I have GOT to learn some programming sometime. I feel like I’m always enjoying Web 2.0 on a surface level by not understanding php, MySQL, etc. Gotta get me some chops.
It *might* be the way, I’d say “a” way, and I am far from being the wiki feature expert (see http://www.wikimatrix.org/)
Knowing programming is not really critical, I wish I had your literary and audio chops!
And there are likely 3 people in the world who get the “wax” reference?
You may also want to take a look at, and listen to, John Maxwell’s presentation from Northern Voice. He has some interesting perspectives:
http://wiki.northernvoice.ca/Designing%20a%20Smarter%20Wiki
http://northernvoice.podcastspot.com/episodes/1A4274
This is amazing stuff, Alan. A veritable treasure chest of mediawiki conceptualizing and plugins. I tried using the Send2Wiki for this page and was fascinated to learn that it has already been stored there -in Spanish no less! I wonder how the translation reads?
http://www.send2wiki.com/index.php/It%E2%80%99s_a_Blog.._A_Wiki%E2%80%A6_and_a_Floor_Wax_%C2%BB_CogDogBloghttp://www.send2wiki.com/index.php/It%E2%80%99s_a_Blog.._A_Wiki%E2%80%A6_and_a_Floor_Wax_%C2%BB_CogDogBlog
Thanks for all this goodness!
Sorry for the bad link…
Cog Dog Perro en Espanol
The sick and twisted irony of my last two comments is that my wife is an Italian from Italy.
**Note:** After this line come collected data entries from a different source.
$ cat config.mk
export PLATFORM = sky130hd
export DESIGN_NAME = invoice_amount_parser_core
export DESIGN_NICKNAME = d
export VERILOG_FILES = /design/src/rtl/iap_pkg.sv /design/src/rtl/invoice_amount_parser_core.sv
export VERILOG_INCLUDE_DIRS = /design/src /design/src/rtl
export SDC_FILE = /design/constraint.sdc
export NUM_CORES = 2
export LEC_CHECK = 0
export ABC_AREA = 1
export BUFFER_PORTS_ARGS = -buffer_cell sky130_fd_sc_hd__buf_2
export CORE_MARGIN = 5
export CORE_UTILIZATION = 60
export DETAILED_ROUTE_END_ITERATION = 12
export GPL_TIMING_DRIVEN = 1
export PLACE_DENSITY = 0.77
export SYNTH_ARGS = -nofsm -noshare
export SYNTH_HDL_FRONTEND = slang
export SYNTH_SLANG_ARGS = --single-unit
$ cat constraint.sdc
create_clock -name clk -period 27.4 [get_ports clk]
set_clock_uncertainty 0.1 [all_clocks]
set_input_delay 5.48 -clock clk [delete_from_list [all_inputs] [get_ports clk]]
set_output_delay 5.48 -clock clk [all_outputs]
set_load 0.005 [all_outputs]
If she ever read these comments and realized that I can not recognize her mother tongue, I would be referring to my family in the first-person singular. All this to say, I just read your most recent post 🙂
Italians from Italy… the best kind?
Well, given our penchant for hyphenating ethnicity when one was born in the States, i.e., African-American, Irish-American, Italian-America, etc. I was trying to find another way to suggest a more “genuine,” “off the boat,” “real McCoy,” “really from Italy Italian” notion in order to emphasize the family shame for mistaking Italian for Spanish. But hey, what do you want from me, heh?
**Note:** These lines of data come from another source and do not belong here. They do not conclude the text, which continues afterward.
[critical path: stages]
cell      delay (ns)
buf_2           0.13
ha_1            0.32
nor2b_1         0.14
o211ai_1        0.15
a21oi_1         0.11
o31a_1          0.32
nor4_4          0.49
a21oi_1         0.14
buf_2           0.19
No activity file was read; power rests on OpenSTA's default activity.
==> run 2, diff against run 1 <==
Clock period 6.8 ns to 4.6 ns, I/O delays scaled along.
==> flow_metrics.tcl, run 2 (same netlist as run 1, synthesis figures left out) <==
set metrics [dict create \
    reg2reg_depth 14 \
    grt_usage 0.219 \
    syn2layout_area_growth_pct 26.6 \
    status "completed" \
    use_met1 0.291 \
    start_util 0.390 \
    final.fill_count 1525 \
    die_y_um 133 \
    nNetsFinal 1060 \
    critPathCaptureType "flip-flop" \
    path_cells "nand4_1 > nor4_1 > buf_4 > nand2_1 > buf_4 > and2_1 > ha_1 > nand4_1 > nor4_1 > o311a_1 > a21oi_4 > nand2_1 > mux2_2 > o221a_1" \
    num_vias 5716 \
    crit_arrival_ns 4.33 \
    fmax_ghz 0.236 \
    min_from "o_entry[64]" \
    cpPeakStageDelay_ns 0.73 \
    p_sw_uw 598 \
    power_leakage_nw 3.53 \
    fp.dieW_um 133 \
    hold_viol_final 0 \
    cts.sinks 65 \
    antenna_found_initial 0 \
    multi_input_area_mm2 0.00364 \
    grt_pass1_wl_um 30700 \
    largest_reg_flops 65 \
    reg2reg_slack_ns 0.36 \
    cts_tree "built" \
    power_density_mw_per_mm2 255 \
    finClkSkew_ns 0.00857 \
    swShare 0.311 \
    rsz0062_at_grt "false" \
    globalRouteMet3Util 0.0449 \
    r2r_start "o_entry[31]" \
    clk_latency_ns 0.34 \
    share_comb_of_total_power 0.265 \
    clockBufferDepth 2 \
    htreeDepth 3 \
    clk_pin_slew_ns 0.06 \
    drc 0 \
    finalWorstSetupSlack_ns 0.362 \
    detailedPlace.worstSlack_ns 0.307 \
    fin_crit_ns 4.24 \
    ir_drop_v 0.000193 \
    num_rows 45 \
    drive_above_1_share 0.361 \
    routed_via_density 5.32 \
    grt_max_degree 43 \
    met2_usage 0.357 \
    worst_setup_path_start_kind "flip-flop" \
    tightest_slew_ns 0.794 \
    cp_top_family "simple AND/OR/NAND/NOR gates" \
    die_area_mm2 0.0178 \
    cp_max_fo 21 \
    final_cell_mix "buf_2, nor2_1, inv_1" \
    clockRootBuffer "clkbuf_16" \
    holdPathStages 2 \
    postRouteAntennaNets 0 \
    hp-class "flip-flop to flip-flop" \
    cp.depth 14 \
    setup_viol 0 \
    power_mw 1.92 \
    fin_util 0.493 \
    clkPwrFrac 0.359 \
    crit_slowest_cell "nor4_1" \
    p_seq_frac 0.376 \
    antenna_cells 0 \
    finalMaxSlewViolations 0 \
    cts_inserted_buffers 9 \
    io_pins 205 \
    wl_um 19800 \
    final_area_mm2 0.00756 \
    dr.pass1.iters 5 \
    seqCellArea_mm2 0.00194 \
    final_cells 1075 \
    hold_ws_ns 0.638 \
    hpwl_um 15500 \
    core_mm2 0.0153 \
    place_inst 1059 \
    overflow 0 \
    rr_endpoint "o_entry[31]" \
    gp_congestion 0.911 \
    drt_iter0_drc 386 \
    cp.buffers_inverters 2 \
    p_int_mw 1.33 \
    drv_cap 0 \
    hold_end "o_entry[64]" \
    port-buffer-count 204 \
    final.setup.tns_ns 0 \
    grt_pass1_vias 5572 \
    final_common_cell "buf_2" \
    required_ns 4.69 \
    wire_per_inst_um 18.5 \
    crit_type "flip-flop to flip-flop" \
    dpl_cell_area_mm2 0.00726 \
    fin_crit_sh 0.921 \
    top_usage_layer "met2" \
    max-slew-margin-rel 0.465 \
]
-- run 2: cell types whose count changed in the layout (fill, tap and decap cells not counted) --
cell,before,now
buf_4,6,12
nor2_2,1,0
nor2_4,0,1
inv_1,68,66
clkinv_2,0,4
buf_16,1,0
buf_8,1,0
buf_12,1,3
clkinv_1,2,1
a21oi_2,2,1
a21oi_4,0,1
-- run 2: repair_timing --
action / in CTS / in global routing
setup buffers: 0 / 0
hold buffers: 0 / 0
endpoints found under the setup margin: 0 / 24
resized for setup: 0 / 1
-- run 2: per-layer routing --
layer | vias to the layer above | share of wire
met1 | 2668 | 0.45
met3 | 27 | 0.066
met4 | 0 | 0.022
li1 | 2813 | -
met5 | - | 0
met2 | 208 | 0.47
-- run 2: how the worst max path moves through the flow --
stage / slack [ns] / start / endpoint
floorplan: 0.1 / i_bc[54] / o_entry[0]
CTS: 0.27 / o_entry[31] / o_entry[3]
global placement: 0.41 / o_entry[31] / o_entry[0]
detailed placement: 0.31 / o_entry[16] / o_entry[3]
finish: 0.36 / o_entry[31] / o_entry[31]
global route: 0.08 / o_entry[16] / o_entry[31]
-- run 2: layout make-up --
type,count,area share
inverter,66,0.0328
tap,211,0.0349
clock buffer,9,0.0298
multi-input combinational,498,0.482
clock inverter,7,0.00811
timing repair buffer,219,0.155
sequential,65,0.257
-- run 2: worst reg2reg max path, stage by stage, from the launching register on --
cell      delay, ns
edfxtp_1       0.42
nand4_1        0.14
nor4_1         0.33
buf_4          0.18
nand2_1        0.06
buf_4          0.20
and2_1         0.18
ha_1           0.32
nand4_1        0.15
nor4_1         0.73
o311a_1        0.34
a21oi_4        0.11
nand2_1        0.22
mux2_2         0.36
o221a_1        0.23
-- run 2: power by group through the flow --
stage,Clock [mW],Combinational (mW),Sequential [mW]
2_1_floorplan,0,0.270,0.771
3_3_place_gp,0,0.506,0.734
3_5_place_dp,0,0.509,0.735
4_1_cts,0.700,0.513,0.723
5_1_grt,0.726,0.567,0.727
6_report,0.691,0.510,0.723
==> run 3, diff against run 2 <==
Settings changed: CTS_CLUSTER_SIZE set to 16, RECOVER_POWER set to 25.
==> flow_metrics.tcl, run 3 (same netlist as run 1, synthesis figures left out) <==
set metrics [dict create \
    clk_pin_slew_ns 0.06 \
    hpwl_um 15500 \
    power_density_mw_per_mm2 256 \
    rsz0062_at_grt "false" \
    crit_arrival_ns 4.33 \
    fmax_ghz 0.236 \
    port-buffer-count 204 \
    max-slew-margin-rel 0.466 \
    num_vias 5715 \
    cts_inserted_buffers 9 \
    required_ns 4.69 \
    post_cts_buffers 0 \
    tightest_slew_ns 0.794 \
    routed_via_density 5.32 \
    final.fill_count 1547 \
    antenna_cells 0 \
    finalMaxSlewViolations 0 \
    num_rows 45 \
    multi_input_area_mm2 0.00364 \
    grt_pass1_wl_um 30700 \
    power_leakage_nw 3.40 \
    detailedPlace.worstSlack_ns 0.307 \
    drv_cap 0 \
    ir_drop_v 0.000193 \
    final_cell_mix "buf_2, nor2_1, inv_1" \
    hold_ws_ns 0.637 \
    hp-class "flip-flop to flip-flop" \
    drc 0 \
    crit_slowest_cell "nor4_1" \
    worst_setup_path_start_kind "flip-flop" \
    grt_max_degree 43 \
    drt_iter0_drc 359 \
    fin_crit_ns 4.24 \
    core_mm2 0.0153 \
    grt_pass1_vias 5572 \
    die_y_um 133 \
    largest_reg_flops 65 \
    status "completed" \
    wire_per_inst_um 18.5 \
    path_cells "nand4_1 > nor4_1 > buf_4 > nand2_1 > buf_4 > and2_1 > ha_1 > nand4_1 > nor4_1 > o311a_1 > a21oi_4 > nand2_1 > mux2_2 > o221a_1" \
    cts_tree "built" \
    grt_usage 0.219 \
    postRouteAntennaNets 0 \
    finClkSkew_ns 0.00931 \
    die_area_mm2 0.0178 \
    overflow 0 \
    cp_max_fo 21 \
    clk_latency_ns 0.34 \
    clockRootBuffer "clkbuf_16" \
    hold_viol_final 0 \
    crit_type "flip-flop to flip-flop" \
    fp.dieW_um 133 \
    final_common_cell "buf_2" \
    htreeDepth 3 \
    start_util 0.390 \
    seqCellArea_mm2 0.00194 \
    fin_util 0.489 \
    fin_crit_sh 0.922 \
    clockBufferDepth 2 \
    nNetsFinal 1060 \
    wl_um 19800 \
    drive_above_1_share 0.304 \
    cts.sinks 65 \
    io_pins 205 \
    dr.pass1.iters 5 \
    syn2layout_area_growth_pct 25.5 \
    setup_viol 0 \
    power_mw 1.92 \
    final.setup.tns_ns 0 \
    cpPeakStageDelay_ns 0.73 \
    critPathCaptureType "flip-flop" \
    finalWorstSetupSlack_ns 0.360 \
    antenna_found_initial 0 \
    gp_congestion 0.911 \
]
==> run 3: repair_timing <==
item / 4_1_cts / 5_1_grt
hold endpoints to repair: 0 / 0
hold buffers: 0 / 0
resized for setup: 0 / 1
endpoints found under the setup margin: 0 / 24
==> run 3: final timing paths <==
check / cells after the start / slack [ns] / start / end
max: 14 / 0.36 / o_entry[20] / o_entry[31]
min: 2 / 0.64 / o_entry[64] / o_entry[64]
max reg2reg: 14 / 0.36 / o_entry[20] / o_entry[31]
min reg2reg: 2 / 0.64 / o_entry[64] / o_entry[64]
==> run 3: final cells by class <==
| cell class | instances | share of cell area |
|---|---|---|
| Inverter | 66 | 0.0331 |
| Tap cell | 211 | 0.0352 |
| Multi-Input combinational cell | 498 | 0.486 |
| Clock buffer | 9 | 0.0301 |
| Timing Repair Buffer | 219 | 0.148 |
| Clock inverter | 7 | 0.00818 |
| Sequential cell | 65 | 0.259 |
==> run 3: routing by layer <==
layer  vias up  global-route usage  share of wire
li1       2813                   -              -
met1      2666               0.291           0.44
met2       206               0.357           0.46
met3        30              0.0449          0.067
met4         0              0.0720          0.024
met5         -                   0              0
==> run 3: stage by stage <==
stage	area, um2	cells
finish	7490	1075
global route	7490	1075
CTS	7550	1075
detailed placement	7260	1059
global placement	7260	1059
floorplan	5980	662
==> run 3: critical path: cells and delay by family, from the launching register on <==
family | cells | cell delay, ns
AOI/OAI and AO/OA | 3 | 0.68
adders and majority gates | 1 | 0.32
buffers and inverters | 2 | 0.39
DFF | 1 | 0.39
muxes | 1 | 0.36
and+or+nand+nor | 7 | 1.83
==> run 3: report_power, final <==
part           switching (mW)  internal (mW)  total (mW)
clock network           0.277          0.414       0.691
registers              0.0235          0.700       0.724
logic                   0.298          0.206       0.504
I want a CDB secret decoder ring, too!
Greetings from WikiEducator!
Alan great post! The WikiEducator community is keen to explore these futures – particularly in pushing the envelope in realizing the potential of Mediawiki technology for the future. We have a tough challenge – because we have a responsibility in widening access to education – particularly for the developing world. Given connectivity challenges – we will need to find smart ways in turning the digital divide into digital dividends.
One step in this direction is a Tectonic-Shift Think Tank we’re planning for 11- 13 April 2007 here in Vancouver. All our thoughts will be documented in WikiEducator and I hope that you’ll be able to help us in our thought processes ;-).